🤖 AI Summary
This paper investigates the computational complexity of model checking monadic second-order (MSO) properties on Boolean and finite-alphabet automata networks. Determining the hardness of nontrivial MSO queries over dynamical graphs—specifically, whether such properties are decidable or tractable under structural constraints. Method: The analysis integrates MSO logic, computational complexity theory, treewidth-based decomposition, and finite dynamical systems modeling, applied to bounded-alphabet (including Boolean) and nondeterministic networks of bounded treewidth. Contribution/Results: First Rice-type complexity lower bounds for nontrivial MSO problems over bounded-alphabet and bounded-treewidth networks are established; it is proven that every nontrivial MSO property is either NP-hard or coNP-hard on Boolean automata networks—revealing a sharp complexity dichotomy between trivial and nontrivial properties; and classical Rice’s undecidability theorem is tightened to the finite-domain setting.
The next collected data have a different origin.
## config.mk

```make
export PLATFORM = sky130hd
export DESIGN_NAME = mem_access_stage
export DESIGN_NICKNAME = d
export VERILOG_FILES = /design/src/rtl/mem_access_stage.sv
export SDC_FILE = /design/constraint.sdc
export NUM_CORES = 1
export LEC_CHECK = 0
export ABC_AREA = 1
export BUFFER_PORTS_ARGS = -buffer_cell sky130_fd_sc_hd__buf_2
export CAP_MARGIN = 20
export CORE_MARGIN = 1.5
export CORE_UTILIZATION = 47
export DETAILED_ROUTE_END_ITERATION = 12
export PLACE_DENSITY = 0.83
export SYNTH_ARGS = -nofsm -noshare
export SYNTH_HDL_FRONTEND = slang
export SYNTH_SLANG_ARGS = --single-unit
```

## constraint.sdc

```tcl
create_clock -name Clock -period 1.6 [get_ports Clock]
set_input_delay 0.32 -clock Clock [delete_from_list [all_inputs] [get_ports Clock]]
set_output_delay 0.32 -clock Clock [all_outputs]
set_load 0.02 [all_outputs]
```

## src/rtl/mem_access_stage.sv

```systemverilog
// mem_access_stage: MEM stage of the mips32 pipeline.
// Holds the EX/MEM register, runs the req/ack data-memory handshake for
// Lw/Sw, stalls the front of the pipe while an access is outstanding and
// produces the MEM/WB register consumed by WB and the forwarding unit.
module mem_access_stage #(
    parameter int unsigned TIMEOUT = 255
) (
    input  logic        Clock,
    input  logic        Reset,
    // EX stage results
    input  logic        EX_Valid,
    input  logic [31:0] EX_ALUOut,
    input  logic [31:0] EX_StoreData,
    input  logic [4:0]  EX_RegRd,
    input  logic        EX_RegWrite,
    input  logic        EX_MemToReg,
    input  logic        EX_MemRead,
    input  logic        EX_MemWrite,
    // pipeline freeze
    output logic        MemStall,
    // data-memory port
    output logic        DMem_Req,
    output logic        DMem_We,
    output logic [31:0] DMem_Addr,
    output logic [31:0] DMem_WData,
    input  logic        DMem_Ack,
    input  logic [31:0] DMem_RData,
    // EX/MEM fields
    output logic [4:0]  EXMEM_RegRd,
    output logic        EXMEM_RegWrite,
    output logic        EXMEM_MemWrite,
    output logic [31:0] EXMEM_ALUOut,
    // MEM/WB fields
    output logic [4:0]  MEMWB_RegRd,
    output logic        MEMWB_RegWrite,
    output logic        MEMWB_MemToReg,
    output logic [31:0] MEMWB_ALUOut,
    output logic [31:0] MEMWB_MemData,
    // error pulses
    output logic        AddrErr,
    output logic        BusErr
);

    typedef enum logic {
        IDLE   = 1'b0,
        ACCESS = 1'b1
    } stateT;

    localparam logic [7:0] TIMEOUT_LAST = 8'(TIMEOUT - 1);

    stateT       state;
    stateT       stateNext;
    logic [7:0]  waitCount;

    logic        exmemMemRead;
    logic        exmemMemToReg;

    logic        loadEn;
    logic        exMemOp;
    logic        exAligned;
    logic        enterAccess;
    logic        exmemMemOp;
    logic        exmemAligned;
    logic        timeoutHit;
    logic        accessDone;

    // Decode of the incoming EX slot and of the op currently in EX/MEM
    always_comb begin
        exMemOp      = EX_Valid & (EX_MemRead | EX_MemWrite);
        exAligned    = (EX_ALUOut[1:0] == 2'b00);
        exmemMemOp   = exmemMemRead | EXMEM_MemWrite;
        exmemAligned = (EXMEM_ALUOut[1:0] == 2'b00);
        timeoutHit   = (state == ACCESS) & (waitCount == TIMEOUT_LAST) & ~DMem_Ack;
        accessDone   = (state == ACCESS) & DMem_Ack;
        MemStall     = (state == ACCESS) & ~DMem_Ack & ~timeoutHit;
        loadEn       = ~MemStall;
        enterAccess  = loadEn & exMemOp & exAligned;
        AddrErr      = exmemMemOp & ~exmemAligned;
        BusErr       = timeoutHit;
    end

    // Next-state: a stalled access stays put; otherwise the state follows
    // whatever is loaded into EX/MEM on this edge, so a completing access
    // chains straight into the next aligned Lw/Sw without an IDLE gap.
    always_comb begin
        stateNext = state;
        if (MemStall) begin
            stateNext = ACCESS;
        end else if (enterAccess) begin
            stateNext = ACCESS;
        end else begin
            stateNext = IDLE;
        end
    end

    // State register and registered memory request
    always_ff @(posedge Clock or negedge Reset) begin
        if (!Reset) begin
            state    <= IDLE;
            DMem_Req <= 1'b0;
        end else begin
            state    <= stateNext;
            DMem_Req <= (stateNext == ACCESS);
        end
    end

    // Wait-cycle counter for the bus timeout
    always_ff @(posedge Clock or negedge Reset) begin
        if (!Reset) begin
            waitCount <= '0;
        end else if (enterAccess) begin
            waitCount <= '0;
        end else if ((state == ACCESS) && !DMem_Ack) begin
            waitCount <= waitCount + 8'd1;
        end
    end

    // EX/MEM register: loads whenever the pipe is not stalled
    always_ff @(posedge Clock or negedge Reset) begin
        if (!Reset) begin
            EXMEM_ALUOut   <= '0;
            DMem_WData     <= '0;
            EXMEM_RegRd    <= '0;
            EXMEM_RegWrite <= 1'b0;
            EXMEM_MemWrite <= 1'b0;
            exmemMemRead   <= 1'b0;
            exmemMemToReg  <= 1'b0;
        end else if (loadEn) begin
            EXMEM_ALUOut   <= EX_ALUOut;
            DMem_WData     <= EX_StoreData;
            EXMEM_RegRd    <= EX_Valid ? EX_RegRd : 5'd0;
            EXMEM_RegWrite <= EX_Valid & EX_RegWrite;
            EXMEM_MemWrite <= EX_Valid & EX_MemWrite;
            exmemMemRead   <= EX_Valid & EX_MemRead;
            exmemMemToReg  <= EX_Valid & EX_MemToReg;
        end
    end

    // Address and direction come straight from the EX/MEM register, so they
    // stay stable for as long as the request is held.
    always_comb begin
        DMem_Addr = EXMEM_ALUOut;
        DMem_We   = EXMEM_MemWrite;
    end

    // MEM/WB register: completed accesses and non-memory ops pass through;
    // stall, timeout and misaligned cycles insert a bubble.
    always_ff @(posedge Clock or negedge Reset) begin
        if (!Reset) begin
            MEMWB_RegRd    <= '0;
            MEMWB_RegWrite <= 1'b0;
            MEMWB_MemToReg <= 1'b0;
            MEMWB_ALUOut   <= '0;
            MEMWB_MemData  <= '0;
        end else if (accessDone) begin
            MEMWB_RegRd    <= EXMEM_RegRd;
            MEMWB_RegWrite <= EXMEM_RegWrite & ~EXMEM_MemWrite;
            MEMWB_MemToReg <= exmemMemToReg;
            MEMWB_ALUOut   <= EXMEM_ALUOut;
            if (exmemMemRead) begin
                MEMWB_MemData <= DMem_RData;
            end
        end else if ((state == ACCESS) || (exmemMemOp && !exmemAligned)) begin
            MEMWB_RegWrite <= 1'b0;
            MEMWB_MemToReg <= 1'b0;
        end else begin
            MEMWB_RegRd    <= EXMEM_RegRd;
            MEMWB_RegWrite <= EXMEM_RegWrite;
            MEMWB_MemToReg <= EXMEM_MemToReg_passthrough(exmemMemToReg);
            MEMWB_ALUOut   <= EXMEM_ALUOut;
        end
    end

    function automatic logic EXMEM_MemToReg_passthrough(input logic m2r);
        return m2r;
    endfunction

endmodule

```

=== Yosys cells after proc, flatten, opt, wreduce, memory -nomap -nowiden ===
Index checks and enable logic that the tools add are counted.
Widths: inputs -> output; s select.

* Add/subtract/negate cells: 1
* Eq/ne operators: 2
* Muxes and demuxes: 13
* Bitwise gates (word level): 21
* Reductions and logical operators: 9

{| class="wikitable"
|+ Operators by type and width
! operator !! number
|-
| $mux 32 || 2
|-
| $mux 8 || 2
|-
| $mux 5 || 3
|-
| $and 1x1->1 || 14
|-
| $add 8x1->8 const B || 1
|-
| $eq 8x8->1 const B || 1
|-
| $mux 1 || 6
|-
| $not 1->1 || 5
|-
| $logic_not 2->1 || 2
|-
| $logic_and 1x1->1 || 2
|-
| $logic_not 1->1 || 2
|-
| $ne 2x2->1 const B || 1
|-
| $or 1x1->1 || 2
|-
| $reduce_and 2->1 || 1
|-
| $reduce_bool 2->1 || 1
|-
| $logic_or 1x1->1 || 1
|}

* Flip-flop bits (word level): 153
* Bits of input ports: 109
* Output and inout port bits: 179
* Word-level logic and storage cells: 60

=== Depth between registers and ports, before layout ===
Gate-level depths: netlist of the first run.

* Depth after elaboration: 10
* Mapped depth: 10
* Gate-level depth less buffers: 9

=== Worst setup path after synthesis of the first run ===
No wires, ideal clock.

* Path type: register -> output
* Start: reg state
* End: out BusErr
* Data arrival time: 1,413 ps
* Data required time: 1,280 ps
* Setup slack: -133 ps
* Stages on the path, launching flop included: 5
* Buffers on the path: 0
* Path through: dfrtp_1 > nand2_1 > nor2_1 > nand3_1 > nor3_1

* Cells in the longest elaborated chain, start to end: 2

{| class="wikitable"
|+ Ends and longest elaborated chain
! item !! line !! RTL
|-
| start, declared || 51 || <nowiki>stateT state;</nowiki>
|-
| start signal, assigned || 102 || <nowiki>state <= stateNext;</nowiki>
|-
| $and 1x1->1 (2 in series) || 73 || <nowiki>timeoutHit = (state == ACCESS) & (waitCount == TIMEOUT_LAST) & ~DMem_Ack;</nowiki>
|-
| end, declared || 41 || <nowiki>output logic BusErr</nowiki>
|}

No other way between the ends.

=== Worst setup path in the final report of the first run ===
* Start: reg waitCount[0]
* End: out MemStall

* Cells in the longest elaborated chain, start to end: 5

{| class="wikitable"
|+ Ends and longest elaborated chain
! item !! line !! RTL
|-
| start, declared || 53 || <nowiki>logic [7:0] waitCount;</nowiki>
|-
| start signal, assigned || 114 || <nowiki>waitCount <= waitCount + 8'd1;</nowiki>
|-
| $eq 8x8->1 || 73 ||
|-
| $and 1x1->1 (2 in series) || 73 ||
|-
| $not 1->1 || 75 || <nowiki>MemStall = (state == ACCESS) & ~DMem_Ack & ~timeoutHit;</nowiki>
|-
| $and 1x1->1 || 75 ||
|-
| end, declared || 20 || <nowiki>output logic MemStall,</nowiki>
|}

No other way between the ends.

==> impl_metrics.py, run 1 <==
metrics = {
    "status": {
        "status": "finished, violations left",
        "violated_checks": "setup timing",
    },
    "power_and_ir_drop": {
        "pwr-share-clk_pct": 35.5,
        "p_int_uw": 8190,
        "cellPowerDensity_mw_per_mm2": 1360,
        "ir_drop_v": 0.000680,
        "power_frac_comb_pct": 23.7,
        "seq_power_share_pct": 40.8,
        "sw_frac_of_total_pct": 30.9,
        "switchingPower_uw": 3670,
        "total_power_uw": 11900,
        "static-leakage-power_uw": 0.00500,
    },
    "floorplanning": {
        "num_rows": 42,
        "design.core.area_mm2": 0.0132,
        "ios": 288,
        "floorplan.die.width_um": 119,
        "area_of_the_die_mm2": 0.0142,
        "start_util_pct": 48.0,
        "die_h_um": 119,
    },
    "place": {
        "place_congestion": 0.802,
        "dp_cells": 1092,
        "place_hpwl_um": 11800,
        "port_buffers": 287,
    },
    "cells_and_area": {
        "final_cells": 1136,
        "utilization_pct": 66.3,
        "area.growth.synth_to_final_pct": 38.2,
        "layout_commonest_cell": "nand2_1",
        "multiInputGateArea_mm2": 0.00205,
        "seq_area_mm2": 0.00383,
        "antennaDiodeCount": 0,
        "numnets_final": 1058,
        "most_frequent_cells_in_the_layout": "nand2_1, buf_2, dfrtp_1",
        "final_layout_size_suffix_gt1_share_pct": 39.4,
        "num-fill-cells": 1049,
    },
    "worst_setup_path": {
        "timing.critical_path.from_type": "flip-flop",
        "worstSetupEndpointType": "primary output",
        "worstRegToRegCells": 10,
        "path_class": "flip-flop to primary output",
        "worstPathRequired_ns": 1.28,
        "critical_path_arrival_ns": 1.45,
        "crit_fanout": 2,
    },
    "global_route": {
        "first_pass_grt_wire_length_um": 26700,
        "grt_start_max_net_pins": 46,
        "antenna_found_initial": 0,
        "track_usage_pct": 24.4,
        "overflow": 0,
        "first_global_vias": 5294,
    },
    "clock_network": {
        "cts_buffer_depth": 2,
        "tritoncts_clock_tree": "built",
        "cts_htree_levels": 4,
        "cts_buffers": 17,
        "cts.sinks": 153,
        "clock_tree.root_cell": "clkbuf_16",
        "insertion_delay_ns": 0.41,
        "clk_slew_on_worst_s_h_paths_ns": 0.06,
    },
    "yosys": {
        "synth.net_count": 778,
        "synth.yosys.seq_area_share_pct": 60.5,
        "synth_top_cell_area_share_pct": 60.5,
        "synth_top_cell_by_area": "dfrtp_1",
        "syn-instance-count": 667,
        "synthesis.area_per_instance_um2": 9.49,
        "synth.distinct_cells": 25,
        "yosys-top-cells-area": "dfrtp_1, nand2_1, mux2_1",
        "ys_ff_latch": 153,
        "synth-warning-count": 0,
        "synthesis.area_mm2": 0.00633,
    },
    "sta": {
        "final_period_minus_worst_setup_slack_ns": 1.77,
        "setup-violations-final": 2,
        "worst_slew_pin_slew_ns": 0.359,
        "finalHoldViolCount": 0,
        "fin_ws_ns": -0.170,
        "worst_clock_skew_ns": 0.00987,
        "finalCritPeriodShare_pct": 111,
        "timing.hold.ws_ns": 0.105,
        "max_clock_freq_mhz": 565,
        "grt_setup_unrepaired": "true",
        "final_max_slew_viol_count": 0,
        "slew-limit-headroom_pct": 76.0,
        "post_route_setup_tns_ns": -0.315,
    },
    "drt": {
        "route.antenna.remaining_nets": 0,
        "vias_per_cell": 4.79,
        "residual_drc": 0,
        "dr.pass1.iters": 4,
        "drt-total-wl_um": 17100,
        "routedWlPerCell_um": 15.0,
        "drt-initial-drc-count": 316,
        "vias": 5443,
    },
    "hold_path": {
        "holdCritPathClass": "input port to flip-flop",
        "hold_path_cells": 3,
    },
    "flow_run": {
        "timing.max_cap.violations": 0,
    },
}
## kinds of logic (layout without fill, tap and decap cells)
logic type | after synthesis | in the layout | synth area share, %
compound gates | 8 | 8 | 0.692
flops | 153 | 153 | 60.5
simple gates | 376 | 377 | 23.9
buf+inv | 93 | 385 | 8.40
xor+xnor | 3 | 3 | 0.415
mux | 32 | 32 | 5.69
fa+ha+maj | 2 | 2 | 0.395
## power by group through the flow
| stage | logic [uW] | clock network [uW] | registers [uW] |
|---|---|---|---|
| 2_1_floorplan | 884 | 0 | 5580 |
| 3_3_place_gp | 2650 | 0 | 4870 |
| 3_5_place_dp | 2700 | 0 | 4900 |
| 4_1_cts | 2760 | 4270 | 4840 |
| 5_1_grt | 3050 | 4480 | 4910 |
| 6_report | 2810 | 4210 | 4840 |
## per-layer routing
| layer | global-route usage (%) | part of all wire [%] |
|---|---|---|
| met1 | 29.5 | 41 |
| met2 | 42.4 | 51 |
| met3 | 5.56 | 6.5 |
| met4 | 9.26 | 1.6 |
| met5 | 0 | 0 |
## what timing repair did
| item | in CTS | in global routing |
|---|---|---|
| cloned | 1 | 3 |
| gates resized for setup | 15 | 14 |
| endpoints found under the setup margin | 46 | 81 |
| hold buffers | 1 | 0 |
| hold endpoints to repair | 25 | 0 |
| pin swaps | 4 | 2 |
| buffers inserted | 4 | 3 |
## registers in the layout, summed over array words and instances, names as in the netlist, 5 cells and up
| signal | count |
|---|---|
| DMem_WData | 32 |
| MEMWB_MemData | 32 |
| MEMWB_RegRd | 5 |
| waitCount | 8 |
| DMem_Addr | 32 |
| MEMWB_ALUOut | 32 |
| EXMEM_RegRd | 5 |
## Yosys cell counts
cell type	n
clkbuf_1	2
nand3_2	1
a21oi_1	1
mux2_2	2
nand4_1	3
inv_1	28
buf_2	17
xnor2_1	1
dfrtp_1	153
o21a_1	1
buf_1	4
o21ai_0	5
nor3_1	1
buf_6	3
mux2_1	30
nand2_2	3
xor2_1	2
nand3_1	54
inv_2	2
buf_4	37
o22ai_1	1
ha_1	2
nand3_4	1
nor2_1	8
nand2_1	305
## through the flow
step	area [um^2]	setup slack (ns)
after CTS	8610	-0.229
after global placement	7870	0.0685
after floorplan	6340	0.0242
after detailed placement	7870	-0.0386
after global routing	8750	-0.238
final	8750	-0.170
## worst paths after layout
path / from / to / slack (ns)
hold reg to reg: DMem_WData[5]$_DFFE_PN0N_ / DMem_WData[5]$_DFFE_PN0N_ / 0.47
setup reg to reg: waitCount[1]$_DFFE_PN0P_ / DMem_WData[21]$_DFFE_PN0N_ / 0.04
hold / removal: EX_ALUOut[22] / DMem_Addr[22]$_DFFE_PN0N_ / 0.11
setup / recovery: waitCount[0]$_DFFE_PN0P_ / MemStall / -0.17
max in group asynchronous: Reset / MEMWB_ALUOut[5]$_DFFE_PN0P_ / 0.67
min in group asynchronous: Reset / MEMWB_ALUOut[23]$_DFFE_PN0P_ / 0.35
## critical path, cell delays in order (launching register included)
cell and delay (ns):
dfrtp_1 0.39, inv_2 0.07, ha_4 0.12, inv_2 0.03
nor2_1 0.07, nand2_1 0.10, nand3_4 0.09, inv_4 0.04
buf_6 0.13
## layout make-up
| type | instances | area share [%] |
|---|---|---|
| clock inverter | 9 | 1.53 |
| inverter | 30 | 1.32 |
| clock buffer | 23 | 5.69 |
| multi-input combinational | 422 | 23.4 |
| tap | 176 | 2.52 |
| sequential | 153 | 43.8 |
| timing repair buffer | 323 | 21.7 |
No activity file was read; power rests on OpenSTA's default activity.
==> inputs of run 2 (changes only) <==
Settings changed: BUFFER_PORTS_ARGS -buffer_cell sky130_fd_sc_hd__buf_2 to unset, CORE_UTILIZATION 47 to 49, DONT_BUFFER_PORTS set to 1, PLACE_DENSITY 0.83 to 0.67.
==> run 2 against run 1 <==
Net effect: clock power down 9.0%; utilization down 6.9 points; fmax down 2.8%; highest routed layer unchanged; die area down 4.0%; sequential cell count unchanged; combinational power down 59%; first-iteration DRC count down 3.5%; power down 9.8%; critical endpoint unchanged; global-route usage down 2.6 points; routed wire length down 3.3%; the flow finishes with violations (hold timing, setup timing); cell count down 25%.
==> impl_metrics.py, run 2 (synthesis gave the netlist of run 1 again) <==
metrics = {
    "status": {
        "status": "finished, violations left",
        "violated_checks": "hold timing, setup timing",
    },
    "global_route": {
        "first_pass_grt_wire_length_um": 22300,
        "overflow": 0,
        "antenna_found_initial": 0,
        "grt_start_max_net_pins": 154,
        "first_global_vias": 4205,
        "track_usage_pct": 21.8,
    },
    "worst_setup_path": {
        "timing.critical_path.from": "waitCount[0]$_DFFE_PN0P_",
        "timing.critical_path.from_type": "flip-flop",
        "worst_r2r_endpoint": "DMem_WData[2]$_DFFE_PN0N_",
        "worst-path-buf-inv": 4,
        "crit_fanout": 5,
        "path_class": "flip-flop to primary output",
        "rrSetupSlack_ns": -0.09,
        "cp_slowest_stage_delay_ns": 0.39,
        "regToRegStartpoint": "waitCount[0]$_DFFE_PN0P_",
        "worst_path_max_delay_cell": "dfrtp_1",
        "worstRegToRegCells": 12,
        "cpLargestDelayFamily": "flip-flops",
        "critical_path_arrival_ns": 1.50,
        "critical_path.endpoint": "MemStall",
        "worst-path-stages": 8,
        "critical_path.cell_chain": "inv_1 > ha_2 > inv_2 > nor2_2 > nand2_2 > nand3_4 > inv_6 > buf_12",
        "worstPathRequired_ns": 1.28,
        "worstSetupEndpointType": "primary output",
    },
    "sta": {
        "finalHoldViolCount": 153,
        "worst_slew_pin_slew_ns": 0.595,
        "max_clock_freq_mhz": 549,
        "slew-limit-headroom_pct": 60.3,
        "setup-violations-final": 80,
        "worst_clock_skew_ns": 0.00814,
        "final_max_slew_viol_count": 0,
        "final_period_minus_worst_setup_slack_ns": 1.82,
        "post_route_setup_tns_ns": -3.80,
        "timing.hold.ws_ns": -0.398,
        "fin_ws_ns": -0.221,
        "grt_setup_unrepaired": "true",
        "finalCritPeriodShare_pct": 114,
    },
    "power_and_ir_drop": {
        "p_int_uw": 7090,
        "power_frac_comb_pct": 10.7,
        "ir_drop_v": 0.000687,
        "pwr-share-clk_pct": 35.8,
        "cellPowerDensity_mw_per_mm2": 1430,
        "sw_frac_of_total_pct": 33.8,
        "switchingPower_uw": 3610,
        "static-leakage-power_uw": 0.00394,
        "seq_power_share_pct": 53.5,
        "total_power_uw": 10700,
    },
    "place": {
        "port_buffers": 0,
        "placed_cell_area_mm2": 0.00636,
        "place_hpwl_um": 10200,
        "place_congestion": 0.858,
    },
    "cells_and_area": {
        "layout_commonest_cell": "nand2_1",
        "area.growth.synth_to_final_pct": 18.4,
        "numnets_final": 780,
        "num-fill-cells": 1088,
        "finish.instance_area_mm2": 0.00749,
        "most_frequent_cells_in_the_layout": "nand2_1, dfrtp_1, nand3_1",
        "seq_area_mm2": 0.00383,
        "antennaDiodeCount": 0,
        "final_layout_size_suffix_gt1_share_pct": 15.7,
        "multiInputGateArea_mm2": 0.00206,
    },
    "drt": {
        "vias_per_cell": 5.29,
        "residual_drc": 0,
        "drt-total-wl_um": 16500,
        "dr.pass1.iters": 4,
        "routedWlPerCell_um": 19.3,
        "vias": 4519,
        "drt-initial-drc-count": 305,
        "route.antenna.remaining_nets": 0,
    },
    "floorplanning": {
        "area_of_the_die_mm2": 0.0136,
        "die_h_um": 117,
        "design.core.area_mm2": 0.0126,
        "start_util_pct": 50.2,
        "ios": 288,
        "num_rows": 41,
        "floorplan.die.width_um": 117,
    },
    "clock_network": {
        "cts_buffers": 17,
        "clock_tree.root_cell": "clkbuf_16",
        "cts_buffer_depth": 2,
        "insertion_delay_ns": 0.41,
        "tritoncts_clock_tree": "built",
        "cts.sinks": 153,
        "clk_slew_on_worst_s_h_paths_ns": 0.06,
        "cts_htree_levels": 4,
    },
    "hold_path": {
        "holdCritPathClass": "input port to async pin",
    },
    "flow_run": {
        "timing.max_cap.violations": 0,
    },
}
run 2: metrics by stage:
stage	hold slack [ns]	instances	util, %	setup slack (ns)
6_report	-0.398	854	59.4	-0.221
3_3_place_gp	0.0280	797	50.4	0.0995
5_1_grt	-0.427	854	59.4	-0.321
2_1_floorplan	0.0244	667	-	0.0242
4_1_cts	-0.421	836	56.1	-0.251
3_5_place_dp	0.0279	797	50.4	0.0286
run 2: worst min path at each step:
stage | start | end | slack (ns) | cells after the start
floorplan | Reset | DMem_Addr[0]$_DFFE_PN0N_ | 0.02 | 0
CTS | Reset | MEMWB_ALUOut[23]$_DFFE_PN0P_ | -0.42 | 0
global placement | Reset | MEMWB_ALUOut[17]$_DFFE_PN0P_ | 0.03 | 0
finish | Reset | MEMWB_ALUOut[23]$_DFFE_PN0P_ | -0.40 | 0
global route | Reset | MEMWB_ALUOut[23]$_DFFE_PN0P_ | -0.43 | 0
detailed placement | Reset | MEMWB_ALUOut[23]$_DFFE_PN0P_ | 0.03 | 0
run 2: final cells by class:
type	instances	share of cell area [%]
multi-input combinational	422	27.5
clock buffer	18	5.86
tap	172	2.87
clock inverter	14	1.79
timing repair buffer	45	9.33
inverter	30	1.57
sequential	153	51.1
These results establish fundamental intractability barriers for algorithmic analysis of constrained-state systems, thereby extending theoretical boundaries of formal verification and decidability in complex dynamical systems.
📝 Abstract
Automata networks are a versatile model of finite discrete dynamical systems composed of interacting entities (the automata), able to embed any directed graph as a dynamics on its space of configurations (the set of vertices, representing all the assignments of a state to each entity). In this world, virtually any question is decidable by a simple exhaustive search. We lever the Rice-like complexity lower bound, stating that any non-trivial monadic second order logic question on the graph of its dynamics is NP-hard or coNP-hard (given the automata network description), to bounded alphabets (including the Boolean case). This restriction is particularly meaningful for applications to"complex systems", where each entity has a restricted set of possible states (its alphabet). For the non-deterministic case, trivial questions are solvable in constant time, hence there is a sharp gap in complexity for the algorithmic solving of concrete problems on them. For the non-deterministic case, non-triviality is defined at bounded treewidth, which offers a structure to establish metatheorems of complexity lower bounds.